I have an extremely basic question, to which I somehow never managed to find an answer.我有一个非常基本的问题,不知何故我一直找不到答案。 Let's assume that I have access to a cluster running slurm, and that I need to run a Python job on the cluster.假设我可以访问运行 slurm 的集群,并且我需要在该集群上运行 Python 作业。 Let us assume that my code has not been written to support multiprocessing.让我们假设我的代码没有被编写来支持多处理。 Do I have any reason to require multiple cores?我有任何理由需要多核吗? Or should I then stick to 1 node and 1 core?或者我应该坚持使用 1 个节点和 1 个核心?

Conversely, if I wanted to run 5 times the same script (with different input variables for example), is there any difference between requiring 1 node and assigning 1 core to each job, or requiring 5 nodes with 1 core each?相反,如果我想运行同一个脚本 5 次(例如,使用不同的输入变量),需要 1 个节点并为每个作业分配 1 个核心,或者需要 5 个节点,每个节点有 1 个核心,这两者之间有什么区别吗?

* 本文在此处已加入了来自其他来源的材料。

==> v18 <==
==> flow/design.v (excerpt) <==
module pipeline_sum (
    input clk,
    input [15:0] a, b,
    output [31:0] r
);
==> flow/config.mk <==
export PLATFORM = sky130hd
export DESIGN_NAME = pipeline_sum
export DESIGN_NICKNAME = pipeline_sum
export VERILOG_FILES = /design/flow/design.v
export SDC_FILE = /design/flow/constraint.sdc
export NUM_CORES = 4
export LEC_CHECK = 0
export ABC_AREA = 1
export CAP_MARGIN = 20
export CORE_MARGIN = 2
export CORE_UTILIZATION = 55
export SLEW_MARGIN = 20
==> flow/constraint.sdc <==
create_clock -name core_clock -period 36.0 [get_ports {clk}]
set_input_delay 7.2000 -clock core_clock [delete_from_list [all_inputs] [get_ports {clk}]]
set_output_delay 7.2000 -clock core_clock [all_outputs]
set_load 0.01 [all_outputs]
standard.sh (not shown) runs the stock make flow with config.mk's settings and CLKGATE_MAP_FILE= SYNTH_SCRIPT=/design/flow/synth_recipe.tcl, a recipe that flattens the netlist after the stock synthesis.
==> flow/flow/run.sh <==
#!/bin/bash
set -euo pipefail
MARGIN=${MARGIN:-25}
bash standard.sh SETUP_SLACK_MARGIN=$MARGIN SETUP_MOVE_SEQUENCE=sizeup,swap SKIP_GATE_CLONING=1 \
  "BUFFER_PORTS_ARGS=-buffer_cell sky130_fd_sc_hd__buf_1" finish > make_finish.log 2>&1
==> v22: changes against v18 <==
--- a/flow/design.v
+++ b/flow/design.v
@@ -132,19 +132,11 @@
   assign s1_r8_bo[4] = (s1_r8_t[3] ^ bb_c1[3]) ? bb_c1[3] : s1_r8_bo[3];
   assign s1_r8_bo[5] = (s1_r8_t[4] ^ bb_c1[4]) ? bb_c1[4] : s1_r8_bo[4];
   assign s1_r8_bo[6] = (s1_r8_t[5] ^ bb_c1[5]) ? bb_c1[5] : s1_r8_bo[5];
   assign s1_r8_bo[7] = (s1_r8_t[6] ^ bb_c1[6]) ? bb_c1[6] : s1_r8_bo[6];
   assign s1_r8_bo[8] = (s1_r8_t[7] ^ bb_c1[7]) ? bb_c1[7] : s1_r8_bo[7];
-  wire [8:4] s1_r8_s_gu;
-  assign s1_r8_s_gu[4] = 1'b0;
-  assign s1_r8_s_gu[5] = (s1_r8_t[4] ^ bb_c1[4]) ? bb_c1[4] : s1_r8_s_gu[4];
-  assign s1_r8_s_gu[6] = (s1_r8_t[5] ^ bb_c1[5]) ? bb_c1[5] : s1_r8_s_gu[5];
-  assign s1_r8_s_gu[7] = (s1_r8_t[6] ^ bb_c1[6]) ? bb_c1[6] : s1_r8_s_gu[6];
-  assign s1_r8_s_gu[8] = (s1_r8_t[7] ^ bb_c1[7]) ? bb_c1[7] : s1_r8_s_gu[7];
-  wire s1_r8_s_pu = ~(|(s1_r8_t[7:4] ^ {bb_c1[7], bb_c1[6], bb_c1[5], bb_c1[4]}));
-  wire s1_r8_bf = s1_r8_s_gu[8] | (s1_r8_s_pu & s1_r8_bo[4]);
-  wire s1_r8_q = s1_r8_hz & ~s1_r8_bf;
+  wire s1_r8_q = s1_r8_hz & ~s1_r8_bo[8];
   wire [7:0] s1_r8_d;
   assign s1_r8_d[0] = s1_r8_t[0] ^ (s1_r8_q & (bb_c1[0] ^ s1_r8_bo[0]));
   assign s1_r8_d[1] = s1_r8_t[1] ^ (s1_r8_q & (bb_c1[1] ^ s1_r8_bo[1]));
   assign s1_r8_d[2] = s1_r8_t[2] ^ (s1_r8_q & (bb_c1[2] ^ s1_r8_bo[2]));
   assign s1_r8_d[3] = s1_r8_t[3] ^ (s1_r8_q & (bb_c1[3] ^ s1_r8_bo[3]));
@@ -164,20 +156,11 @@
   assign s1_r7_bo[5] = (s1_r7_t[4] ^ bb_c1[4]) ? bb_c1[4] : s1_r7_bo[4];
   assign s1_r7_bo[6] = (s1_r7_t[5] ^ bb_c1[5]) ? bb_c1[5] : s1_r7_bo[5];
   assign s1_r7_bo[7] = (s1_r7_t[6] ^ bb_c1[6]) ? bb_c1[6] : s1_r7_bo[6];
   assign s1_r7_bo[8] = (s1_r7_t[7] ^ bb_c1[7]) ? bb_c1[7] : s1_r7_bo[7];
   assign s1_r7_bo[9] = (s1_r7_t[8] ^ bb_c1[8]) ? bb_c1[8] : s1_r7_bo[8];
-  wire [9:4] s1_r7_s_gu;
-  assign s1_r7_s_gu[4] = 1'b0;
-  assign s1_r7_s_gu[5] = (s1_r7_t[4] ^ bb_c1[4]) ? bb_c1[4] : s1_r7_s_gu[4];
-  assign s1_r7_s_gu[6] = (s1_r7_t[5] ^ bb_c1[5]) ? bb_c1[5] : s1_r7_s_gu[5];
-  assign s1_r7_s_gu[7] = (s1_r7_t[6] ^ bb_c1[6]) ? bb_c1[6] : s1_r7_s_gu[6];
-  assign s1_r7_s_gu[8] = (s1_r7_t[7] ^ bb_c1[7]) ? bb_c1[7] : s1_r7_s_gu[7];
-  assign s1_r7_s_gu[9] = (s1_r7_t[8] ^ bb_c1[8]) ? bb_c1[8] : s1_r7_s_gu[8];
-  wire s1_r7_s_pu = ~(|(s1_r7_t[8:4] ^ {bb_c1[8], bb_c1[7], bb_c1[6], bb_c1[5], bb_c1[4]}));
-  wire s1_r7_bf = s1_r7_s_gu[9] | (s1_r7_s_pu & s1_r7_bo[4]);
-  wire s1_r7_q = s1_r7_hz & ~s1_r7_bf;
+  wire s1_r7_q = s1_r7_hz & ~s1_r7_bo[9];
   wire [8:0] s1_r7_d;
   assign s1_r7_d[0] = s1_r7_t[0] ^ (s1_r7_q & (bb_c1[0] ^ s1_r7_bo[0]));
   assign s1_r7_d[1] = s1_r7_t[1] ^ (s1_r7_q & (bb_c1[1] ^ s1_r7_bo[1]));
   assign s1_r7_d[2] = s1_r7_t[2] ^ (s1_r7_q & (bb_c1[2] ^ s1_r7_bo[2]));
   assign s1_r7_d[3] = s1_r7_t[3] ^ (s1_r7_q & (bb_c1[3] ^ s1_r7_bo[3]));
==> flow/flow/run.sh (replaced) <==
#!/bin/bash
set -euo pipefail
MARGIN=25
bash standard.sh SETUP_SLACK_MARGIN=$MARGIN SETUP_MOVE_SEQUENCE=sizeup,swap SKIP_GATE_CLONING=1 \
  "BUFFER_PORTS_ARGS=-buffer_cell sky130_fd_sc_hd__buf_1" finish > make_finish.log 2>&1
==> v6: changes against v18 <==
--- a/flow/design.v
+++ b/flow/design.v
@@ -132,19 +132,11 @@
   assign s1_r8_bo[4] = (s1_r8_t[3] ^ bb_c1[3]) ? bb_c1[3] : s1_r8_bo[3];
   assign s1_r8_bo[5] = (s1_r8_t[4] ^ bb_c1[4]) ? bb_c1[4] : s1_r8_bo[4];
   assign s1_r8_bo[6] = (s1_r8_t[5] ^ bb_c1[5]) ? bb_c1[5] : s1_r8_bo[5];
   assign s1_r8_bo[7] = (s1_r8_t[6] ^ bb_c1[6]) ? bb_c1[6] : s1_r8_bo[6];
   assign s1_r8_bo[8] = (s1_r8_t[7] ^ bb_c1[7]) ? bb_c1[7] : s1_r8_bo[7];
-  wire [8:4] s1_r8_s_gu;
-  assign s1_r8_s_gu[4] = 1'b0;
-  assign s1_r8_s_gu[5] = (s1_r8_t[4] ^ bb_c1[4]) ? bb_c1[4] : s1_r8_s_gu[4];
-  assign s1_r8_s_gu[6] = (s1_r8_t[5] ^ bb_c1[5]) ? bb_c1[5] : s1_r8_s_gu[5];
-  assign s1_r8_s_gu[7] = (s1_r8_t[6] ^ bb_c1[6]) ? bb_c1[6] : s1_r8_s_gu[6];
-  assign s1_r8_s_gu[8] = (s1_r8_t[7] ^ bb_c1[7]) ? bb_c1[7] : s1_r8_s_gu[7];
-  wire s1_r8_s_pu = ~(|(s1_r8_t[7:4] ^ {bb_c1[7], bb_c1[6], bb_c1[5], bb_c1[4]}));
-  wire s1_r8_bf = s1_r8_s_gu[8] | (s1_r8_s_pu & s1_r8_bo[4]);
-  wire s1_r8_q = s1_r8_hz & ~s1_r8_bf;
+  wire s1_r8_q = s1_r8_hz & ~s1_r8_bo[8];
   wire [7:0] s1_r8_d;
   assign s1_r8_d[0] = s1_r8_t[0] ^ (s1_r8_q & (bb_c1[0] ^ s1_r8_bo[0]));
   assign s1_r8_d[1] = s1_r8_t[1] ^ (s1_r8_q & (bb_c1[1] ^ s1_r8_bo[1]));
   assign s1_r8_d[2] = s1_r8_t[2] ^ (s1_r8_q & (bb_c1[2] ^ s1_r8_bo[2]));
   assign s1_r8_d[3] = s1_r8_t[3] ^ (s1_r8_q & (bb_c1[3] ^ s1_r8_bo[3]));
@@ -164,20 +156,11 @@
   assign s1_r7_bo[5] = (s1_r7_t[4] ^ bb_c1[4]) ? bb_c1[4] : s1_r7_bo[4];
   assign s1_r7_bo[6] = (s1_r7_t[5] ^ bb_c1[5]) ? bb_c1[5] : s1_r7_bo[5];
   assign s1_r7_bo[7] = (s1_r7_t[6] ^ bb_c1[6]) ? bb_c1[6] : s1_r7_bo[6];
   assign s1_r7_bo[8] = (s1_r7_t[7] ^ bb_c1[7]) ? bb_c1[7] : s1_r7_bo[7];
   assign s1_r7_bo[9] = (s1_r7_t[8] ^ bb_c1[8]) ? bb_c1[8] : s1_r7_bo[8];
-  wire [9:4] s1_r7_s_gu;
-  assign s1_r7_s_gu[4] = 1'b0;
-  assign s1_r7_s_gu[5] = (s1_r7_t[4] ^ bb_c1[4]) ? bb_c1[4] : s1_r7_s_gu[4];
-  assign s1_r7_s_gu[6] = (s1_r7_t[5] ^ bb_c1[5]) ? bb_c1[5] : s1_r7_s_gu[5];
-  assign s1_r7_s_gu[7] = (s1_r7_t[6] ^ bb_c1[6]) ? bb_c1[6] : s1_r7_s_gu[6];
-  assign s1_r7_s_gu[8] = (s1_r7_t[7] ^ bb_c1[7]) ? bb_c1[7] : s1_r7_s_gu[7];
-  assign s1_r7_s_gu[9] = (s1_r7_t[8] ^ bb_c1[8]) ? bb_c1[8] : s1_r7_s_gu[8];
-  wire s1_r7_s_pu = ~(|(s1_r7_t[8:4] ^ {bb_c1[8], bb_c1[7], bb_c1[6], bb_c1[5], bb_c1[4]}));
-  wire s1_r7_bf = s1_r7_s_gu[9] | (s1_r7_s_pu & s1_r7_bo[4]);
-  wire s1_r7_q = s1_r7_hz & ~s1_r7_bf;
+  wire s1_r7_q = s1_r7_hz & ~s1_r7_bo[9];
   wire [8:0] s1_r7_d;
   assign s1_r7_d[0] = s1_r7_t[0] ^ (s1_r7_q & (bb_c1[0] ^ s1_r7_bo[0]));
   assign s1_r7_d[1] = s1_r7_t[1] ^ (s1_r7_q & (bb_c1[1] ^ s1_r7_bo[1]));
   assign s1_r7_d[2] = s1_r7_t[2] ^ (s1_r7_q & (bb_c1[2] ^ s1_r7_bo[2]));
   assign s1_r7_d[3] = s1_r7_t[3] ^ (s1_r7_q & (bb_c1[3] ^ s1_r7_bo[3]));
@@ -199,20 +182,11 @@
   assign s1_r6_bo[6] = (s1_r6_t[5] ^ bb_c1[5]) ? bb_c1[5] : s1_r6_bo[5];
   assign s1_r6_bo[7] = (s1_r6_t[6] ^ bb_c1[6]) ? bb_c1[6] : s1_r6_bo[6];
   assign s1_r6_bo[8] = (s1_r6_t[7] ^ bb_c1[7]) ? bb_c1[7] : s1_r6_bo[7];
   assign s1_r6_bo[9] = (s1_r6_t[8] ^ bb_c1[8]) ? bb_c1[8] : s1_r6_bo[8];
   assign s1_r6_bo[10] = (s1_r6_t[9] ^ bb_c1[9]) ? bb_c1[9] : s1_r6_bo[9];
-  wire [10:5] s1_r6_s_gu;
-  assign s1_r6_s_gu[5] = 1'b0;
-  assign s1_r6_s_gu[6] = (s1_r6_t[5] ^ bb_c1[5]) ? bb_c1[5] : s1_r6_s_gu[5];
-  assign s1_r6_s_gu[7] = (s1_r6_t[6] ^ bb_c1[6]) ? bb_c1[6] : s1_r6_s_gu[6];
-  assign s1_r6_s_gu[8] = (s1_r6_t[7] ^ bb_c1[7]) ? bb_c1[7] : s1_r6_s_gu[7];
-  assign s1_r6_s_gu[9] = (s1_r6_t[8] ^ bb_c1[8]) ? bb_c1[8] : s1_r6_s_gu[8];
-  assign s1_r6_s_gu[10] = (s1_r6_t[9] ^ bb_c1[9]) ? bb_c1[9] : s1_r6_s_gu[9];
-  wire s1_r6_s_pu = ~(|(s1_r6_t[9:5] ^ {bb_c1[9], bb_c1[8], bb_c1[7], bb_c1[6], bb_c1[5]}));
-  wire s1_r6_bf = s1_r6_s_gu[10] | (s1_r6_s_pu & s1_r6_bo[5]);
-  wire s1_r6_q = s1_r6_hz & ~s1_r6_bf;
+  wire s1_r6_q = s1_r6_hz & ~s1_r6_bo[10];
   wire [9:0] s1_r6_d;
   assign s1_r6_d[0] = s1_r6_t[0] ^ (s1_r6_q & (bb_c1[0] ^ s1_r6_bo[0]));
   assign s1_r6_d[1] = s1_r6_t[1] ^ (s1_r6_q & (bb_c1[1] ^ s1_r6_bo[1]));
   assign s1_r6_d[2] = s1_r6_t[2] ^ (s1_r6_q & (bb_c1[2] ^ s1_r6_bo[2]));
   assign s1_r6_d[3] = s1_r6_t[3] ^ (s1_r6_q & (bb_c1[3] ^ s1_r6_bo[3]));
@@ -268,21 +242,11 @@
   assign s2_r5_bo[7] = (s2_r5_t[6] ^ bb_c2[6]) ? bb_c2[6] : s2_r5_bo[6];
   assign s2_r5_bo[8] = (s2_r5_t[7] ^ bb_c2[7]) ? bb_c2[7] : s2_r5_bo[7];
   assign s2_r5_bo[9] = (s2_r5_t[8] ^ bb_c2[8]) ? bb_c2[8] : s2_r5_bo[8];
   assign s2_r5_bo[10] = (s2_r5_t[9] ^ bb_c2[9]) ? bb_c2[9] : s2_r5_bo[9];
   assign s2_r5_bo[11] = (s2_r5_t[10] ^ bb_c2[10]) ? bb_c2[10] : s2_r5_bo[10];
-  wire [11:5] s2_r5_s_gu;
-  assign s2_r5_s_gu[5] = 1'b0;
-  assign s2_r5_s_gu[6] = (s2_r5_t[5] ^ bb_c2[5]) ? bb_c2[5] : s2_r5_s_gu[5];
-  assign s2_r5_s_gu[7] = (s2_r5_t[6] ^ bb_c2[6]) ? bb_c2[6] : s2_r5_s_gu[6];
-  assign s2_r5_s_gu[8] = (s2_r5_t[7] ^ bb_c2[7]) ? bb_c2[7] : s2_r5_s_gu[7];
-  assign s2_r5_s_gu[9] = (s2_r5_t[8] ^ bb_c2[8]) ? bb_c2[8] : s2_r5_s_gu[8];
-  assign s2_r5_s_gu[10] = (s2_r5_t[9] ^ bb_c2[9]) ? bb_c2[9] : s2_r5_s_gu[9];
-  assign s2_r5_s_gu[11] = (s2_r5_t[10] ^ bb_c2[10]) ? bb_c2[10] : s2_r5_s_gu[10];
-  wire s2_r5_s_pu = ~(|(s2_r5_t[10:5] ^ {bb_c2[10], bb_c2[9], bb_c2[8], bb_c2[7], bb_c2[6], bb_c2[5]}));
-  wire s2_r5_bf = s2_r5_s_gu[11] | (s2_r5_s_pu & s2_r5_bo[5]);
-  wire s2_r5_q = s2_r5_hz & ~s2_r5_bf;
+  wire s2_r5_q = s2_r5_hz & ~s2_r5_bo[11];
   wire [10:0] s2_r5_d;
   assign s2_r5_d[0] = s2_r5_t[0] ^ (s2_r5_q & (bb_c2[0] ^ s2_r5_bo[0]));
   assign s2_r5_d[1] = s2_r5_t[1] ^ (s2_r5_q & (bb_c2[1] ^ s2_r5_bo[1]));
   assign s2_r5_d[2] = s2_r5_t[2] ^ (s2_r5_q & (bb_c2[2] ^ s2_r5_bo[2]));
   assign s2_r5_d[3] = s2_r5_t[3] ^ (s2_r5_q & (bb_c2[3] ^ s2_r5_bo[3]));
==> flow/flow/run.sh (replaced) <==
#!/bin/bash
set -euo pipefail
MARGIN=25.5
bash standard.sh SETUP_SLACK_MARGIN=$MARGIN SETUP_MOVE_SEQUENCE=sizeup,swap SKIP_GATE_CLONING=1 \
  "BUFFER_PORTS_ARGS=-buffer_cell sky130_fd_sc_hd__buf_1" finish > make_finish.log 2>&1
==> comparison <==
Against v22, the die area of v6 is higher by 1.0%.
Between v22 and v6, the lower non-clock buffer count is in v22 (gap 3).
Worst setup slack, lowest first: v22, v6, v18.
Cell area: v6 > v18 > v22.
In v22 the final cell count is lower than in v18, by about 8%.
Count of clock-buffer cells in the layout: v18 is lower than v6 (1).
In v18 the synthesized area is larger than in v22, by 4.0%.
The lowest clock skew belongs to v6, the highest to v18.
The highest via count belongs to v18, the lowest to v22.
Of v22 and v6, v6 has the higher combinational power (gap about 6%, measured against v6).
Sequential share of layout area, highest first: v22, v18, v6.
What follows belongs to an exercise in optimizing a design on an open flow for small area and a short achievable clock period; a production flow would make more cautious choices.
The RTL was checked by simulation tests, not by an equivalence proof against the original design.
No run shown here takes its clock network from TritonCTS; it comes from the design's own scripts or RTL.
No driver is modelled on the clock port, so clock power and skew are understated where the tree is cut down; a real chip needs a root buffer or a tree.
Power figures rest on the tool's default switching activity, not on a simulated workload.

$ cat flow/config.mk
export PLATFORM = sky130hd
export DESIGN_NAME = alu_top
export DESIGN_NICKNAME = alu_top
export VERILOG_FILES = /design/flow/design.v
export SDC_FILE = /design/flow/constraint.sdc
export NUM_CORES = 4
export LEC_CHECK = 0
export CAP_MARGIN = 20
export CORE_MARGIN = 2
export CORE_UTILIZATION = 40
export SLEW_MARGIN = 20
export SYNTH_HIERARCHICAL = 1
export TNS_END_PERCENT = 20
$ cat flow/constraint.sdc
create_clock -name core_clock -period 14.5 [get_ports {clk}]
set_input_delay 2.9000 -clock core_clock [delete_from_list [all_inputs] [get_ports {clk}]]
set_output_delay 2.9000 -clock core_clock [all_outputs]
set_load 0.01 [all_outputs]
$ cat flow/design.v
module alu_top(clk, a, b, op, out, carry_out, over_flow, zero);
input clk;
input [31:0] a, b;
input [2:0] op;
output reg [31:0] out;
output reg carry_out, over_flow, zero;
reg [31:0] a_r, b_r;
reg [2:0] op_r;
wire [31:0] alu_out;
wire alu_carry_out, alu_over_flow, alu_zero;
ALU alu_core(a_r, b_r, op_r, alu_out, alu_carry_out, alu_over_flow, alu_zero);
always @(posedge clk) begin
	a_r <= a;
	b_r <= b;
	op_r <= op;
	out <= alu_out;
	carry_out <= alu_carry_out;
	over_flow <= alu_over_flow;
	zero <= alu_zero;
end
endmodule

module lf_and2(a, b, y);
input a, b;
output y;
assign y = a & b;
endmodule
module lf_aoi21(a, b, c, y);
input a, b, c;
output y;
assign y = ~((a & b) | c);
endmodule
module lf_inv(a, y);
input a;
output y;
assign y = ~a;
endmodule
module lf_mux2(s, a, b, y);
input s, a, b;
output y;
assign y = s ? b : a;
endmodule
module lf_mux2i(s, a, b, y);
input s, a, b;
output y;
assign y = ~(s ? b : a);
endmodule
module lf_nand2(a, b, y);
input a, b;
output y;
assign y = ~(a & b);
endmodule
module lf_nand4(a, b, c, d, y);
input a, b, c, d;
output y;
assign y = ~(a & b & c & d);
endmodule
module lf_nandn(a, b, y);
input a, b;
output y;
assign y = ~(~a & b);
endmodule
module lf_nor2(a, b, y);
input a, b;
output y;
assign y = ~(a | b);
endmodule
module lf_oai21(a, b, c, y);
input a, b, c;
output y;
assign y = ~((a | b) & c);
endmodule
module lf_oai22(a, b, c, d, y);
input a, b, c, d;
output y;
assign y = ~((a | b) & (c | d));
endmodule
module lf_xnor2(a, b, y);
input a, b;
output y;
assign y = ~(a ^ b);
endmodule
module lf_xor2(a, b, y);
input a, b;
output y;
assign y = a ^ b;
endmodule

If your python script does not use multiple threads, then yes, you should stick to one task ( -n1 ) with one CPU ( -c1 ) on one node ( -N1 ).如果您的 python 脚本不使用多线程,那么是的,您应该在一个节点 ( -N1 ) 上使用一个 CPU ( -c1 ) 坚持一项任务 ( -n1 )。 You don't need to specify that as it is the default anyway.你不需要指定它,因为它是默认的。 If you request more resources, they will just be wasted, as you don't use them.如果您请求更多资源,它们只会被浪费,因为您不使用它们。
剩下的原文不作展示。